__TASK OBJECTIVE__.
Return verbatim all lines from the first one in the records to the line with "typedef logic [23:0] reg_word_t;", both ends kept.

(Beginning of AVAILABLE RECORDS)

==> src/rtl/synth_defs.svh <==
// register map, field positions and timing figures of the synthesizer control
`ifndef SYNTH_DEFS_SVH
`define SYNTH_DEFS_SVH

// register addresses (serial frame address field)
`define ADDR_REF_DIV 6'h02
`define ADDR_FB_INT 6'h03
`define ADDR_FB_FRAC 6'h04
`define ADDR_MOD_CFG 6'h06
`define ADDR_LD_CFG 6'h07
`define ADDR_CP_CFG 6'h09
`define ADDR_CAL_CFG 6'h0A
`define ADDR_EXACT_CFG 6'h0C
`define ADDR_LD_PIN_SEL 6'h0F
`define ADDR_MAN_SUBBAND 6'h15
`define ADDR_OUT_DIV_GAIN 6'h16
`define ADDR_OUT_STAGE 6'h17

// reset value of every register
`define REG_RESET 24'h000000

// calibration_config fields
`define CAL_MEAS_MSB 2
`define CAL_MEAS_LSB 0
`define CAL_DISABLE_BIT 11
`define CAL_FSMDIV_MSB 14
`define CAL_FSMDIV_LSB 13
`define CAL_RELOCK_BIT 17
// modulator_config: fractional mode enable
`define MOD_FRAC_MODE_BIT 11
// manual_subband field
`define SUBBAND_MSB 8
`define SUBBAND_LSB 1
// output_divider_gain fields
`define OUTDIV_MSB 5
`define OUTDIV_LSB 0
`define GAIN_A_MSB 7
`define GAIN_A_LSB 6
`define GAIN_B_MSB 9
`define GAIN_B_LSB 8
// output_stage_config fields
`define OUT_MODE_MSB 9
`define OUT_MODE_LSB 8
`define MUTE_UNLOCK_BIT 7
// lock_pin_select field
`define LD_SEL_MSB 1
`define LD_SEL_LSB 0

// output divider codes
`define OUTDIV_MUTE 6'h00
`define OUTDIV_FUND 6'h01
// fractional word width
`define FRAC_BITS 24

// serial frame: rw, 6 address bits, pad, 24 data bits
`define FRAME_LAST 6'd31
`define FRAME_HDR_LAST 6'd7
`define FRAME_DONE 6'd32

// calibration state machine clock ceiling
`define FSM_CLK_MAX_HZ 50000000

`endif

==> src/rtl/synth_pkg.sv <==
// types shared by the synthesizer control modules
package synth_pkg;
  typedef logic [23:0] reg_word_t;
  typedef enum logic [1:0] {LDPIN_LOW, LDPIN_LOCK, LDPIN_MIXED, LDPIN_READBACK} ld_pin_t;
  typedef enum {CAL_IDLE, CAL_TRIAL, CAL_MEASURE, CAL_DECIDE, CAL_APPLY} cal_state_t;
endpackage : synth_pkg

==> src/rtl/reg_bus_if.sv <==
// register access carrier between serial port and control core
`timescale 1ns/1ns
interface reg_bus_if;
  logic wr_stb;
  logic [5:0] addr;
  logic [23:0] wr_data;
  logic [23:0] rd_data;
  logic rd_active;
  modport port (output wr_stb, output addr, output wr_data, output rd_active, input rd_data);
  modport core (input wr_stb, input addr, input wr_data, input rd_active, output rd_data);
endinterface : reg_bus_if

==> src/rtl/main_serial_port.sv <==
// main serial port: 32-bit frames in, 24-bit readback out
`timescale 1ns/1ns
module main_serial_port
  import synth_pkg::*;
(
  input wire logic i_clock,
  input wire logic i_sys_rst,
  input wire logic i_ser_enable,
  input wire logic i_ser_clk,
  input wire logic i_ser_data,
  output logic o_ser_readback,
  reg_bus_if.port bus
);
`include "synth_defs.svh"

  logic sck_prev_ff, nxt_sck_prev;
  logic [31:0] shift_ff, nxt_shift;
  logic [5:0] count_ff, nxt_count;
  logic [23:0] rd_shift_ff, nxt_rd_shift;
  logic rd_act_ff, nxt_rd_act;
  logic rise;

  // rising serial clock inside an active frame
  assign rise = i_ser_enable && i_ser_clk && !sck_prev_ff && (count_ff != `FRAME_DONE);
  // address comes from the header, or from the full frame on its last bit
  assign bus.addr = (count_ff == `FRAME_LAST) ? shift_ff[29:24] : shift_ff[5:0];
  assign bus.wr_data = {shift_ff[22:0], i_ser_data};
  assign bus.wr_stb = rise && (count_ff == `FRAME_LAST) && !shift_ff[30];
  assign bus.rd_active = rd_act_ff;
  assign o_ser_readback = rd_shift_ff[23];

  // frame shifter, bit counter and readback shifter
  always_comb begin
    nxt_sck_prev = i_ser_clk;
    nxt_shift = shift_ff;
    nxt_count = count_ff;
    nxt_rd_shift = rd_shift_ff;
    nxt_rd_act = rd_act_ff;
    if (!i_ser_enable) begin
      nxt_count = 6'h00;
      nxt_rd_act = 1'b0;
    end else if (rise) begin
      nxt_shift = {shift_ff[30:0], i_ser_data};
      nxt_count = count_ff + 6'h01;
      if (count_ff == `FRAME_HDR_LAST && shift_ff[6]) begin
        nxt_rd_shift = bus.rd_data; // read header complete
        nxt_rd_act = 1'b1;
      end else if (rd_act_ff) begin
        nxt_rd_shift = {rd_shift_ff[22:0], 1'b0};
      end
    end
  end

  always_ff @(posedge i_clock) begin
    if (i_sys_rst) begin
      sck_prev_ff <= 1'b0;
      shift_ff <= 32'h00000000;
      count_ff <= 6'h00;
      rd_shift_ff <= 24'h000000;
      rd_act_ff <= 1'b0;
    end else begin
      sck_prev_ff <= nxt_sck_prev;
      shift_ff <= nxt_shift;
      count_ff <= nxt_count;
      rd_shift_ff <= nxt_rd_shift;
      rd_act_ff <= nxt_rd_act;
    end
  end
endmodule : main_serial_port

(End of AVAILABLE RECORDS)

__ANSWER TO THIS EXERCISE__.
==> src/rtl/synth_defs.svh <==
// register map, field positions and timing figures of the synthesizer control
`ifndef SYNTH_DEFS_SVH
`define SYNTH_DEFS_SVH

// register addresses (serial frame address field)
`define ADDR_REF_DIV 6'h02
`define ADDR_FB_INT 6'h03
`define ADDR_FB_FRAC 6'h04
`define ADDR_MOD_CFG 6'h06
`define ADDR_LD_CFG 6'h07
`define ADDR_CP_CFG 6'h09
`define ADDR_CAL_CFG 6'h0A
`define ADDR_EXACT_CFG 6'h0C
`define ADDR_LD_PIN_SEL 6'h0F
`define ADDR_MAN_SUBBAND 6'h15
`define ADDR_OUT_DIV_GAIN 6'h16
`define ADDR_OUT_STAGE 6'h17

// reset value of every register
`define REG_RESET 24'h000000

// calibration_config fields
`define CAL_MEAS_MSB 2
`define CAL_MEAS_LSB 0
`define CAL_DISABLE_BIT 11
`define CAL_FSMDIV_MSB 14
`define CAL_FSMDIV_LSB 13
`define CAL_RELOCK_BIT 17
// modulator_config: fractional mode enable
`define MOD_FRAC_MODE_BIT 11
// manual_subband field
`define SUBBAND_MSB 8
`define SUBBAND_LSB 1
// output_divider_gain fields
`define OUTDIV_MSB 5
`define OUTDIV_LSB 0
`define GAIN_A_MSB 7
`define GAIN_A_LSB 6
`define GAIN_B_MSB 9
`define GAIN_B_LSB 8
// output_stage_config fields
`define OUT_MODE_MSB 9
`define OUT_MODE_LSB 8
`define MUTE_UNLOCK_BIT 7
// lock_pin_select field
`define LD_SEL_MSB 1
`define LD_SEL_LSB 0

// output divider codes
`define OUTDIV_MUTE 6'h00
`define OUTDIV_FUND 6'h01
// fractional word width
`define FRAC_BITS 24

// serial frame: rw, 6 address bits, pad, 24 data bits
`define FRAME_LAST 6'd31
`define FRAME_HDR_LAST 6'd7
`define FRAME_DONE 6'd32

// calibration state machine clock ceiling
`define FSM_CLK_MAX_HZ 50000000

`endif

==> src/rtl/synth_pkg.sv <==
// types shared by the synthesizer control modules
package synth_pkg;
  typedef logic [23:0] reg_word_t;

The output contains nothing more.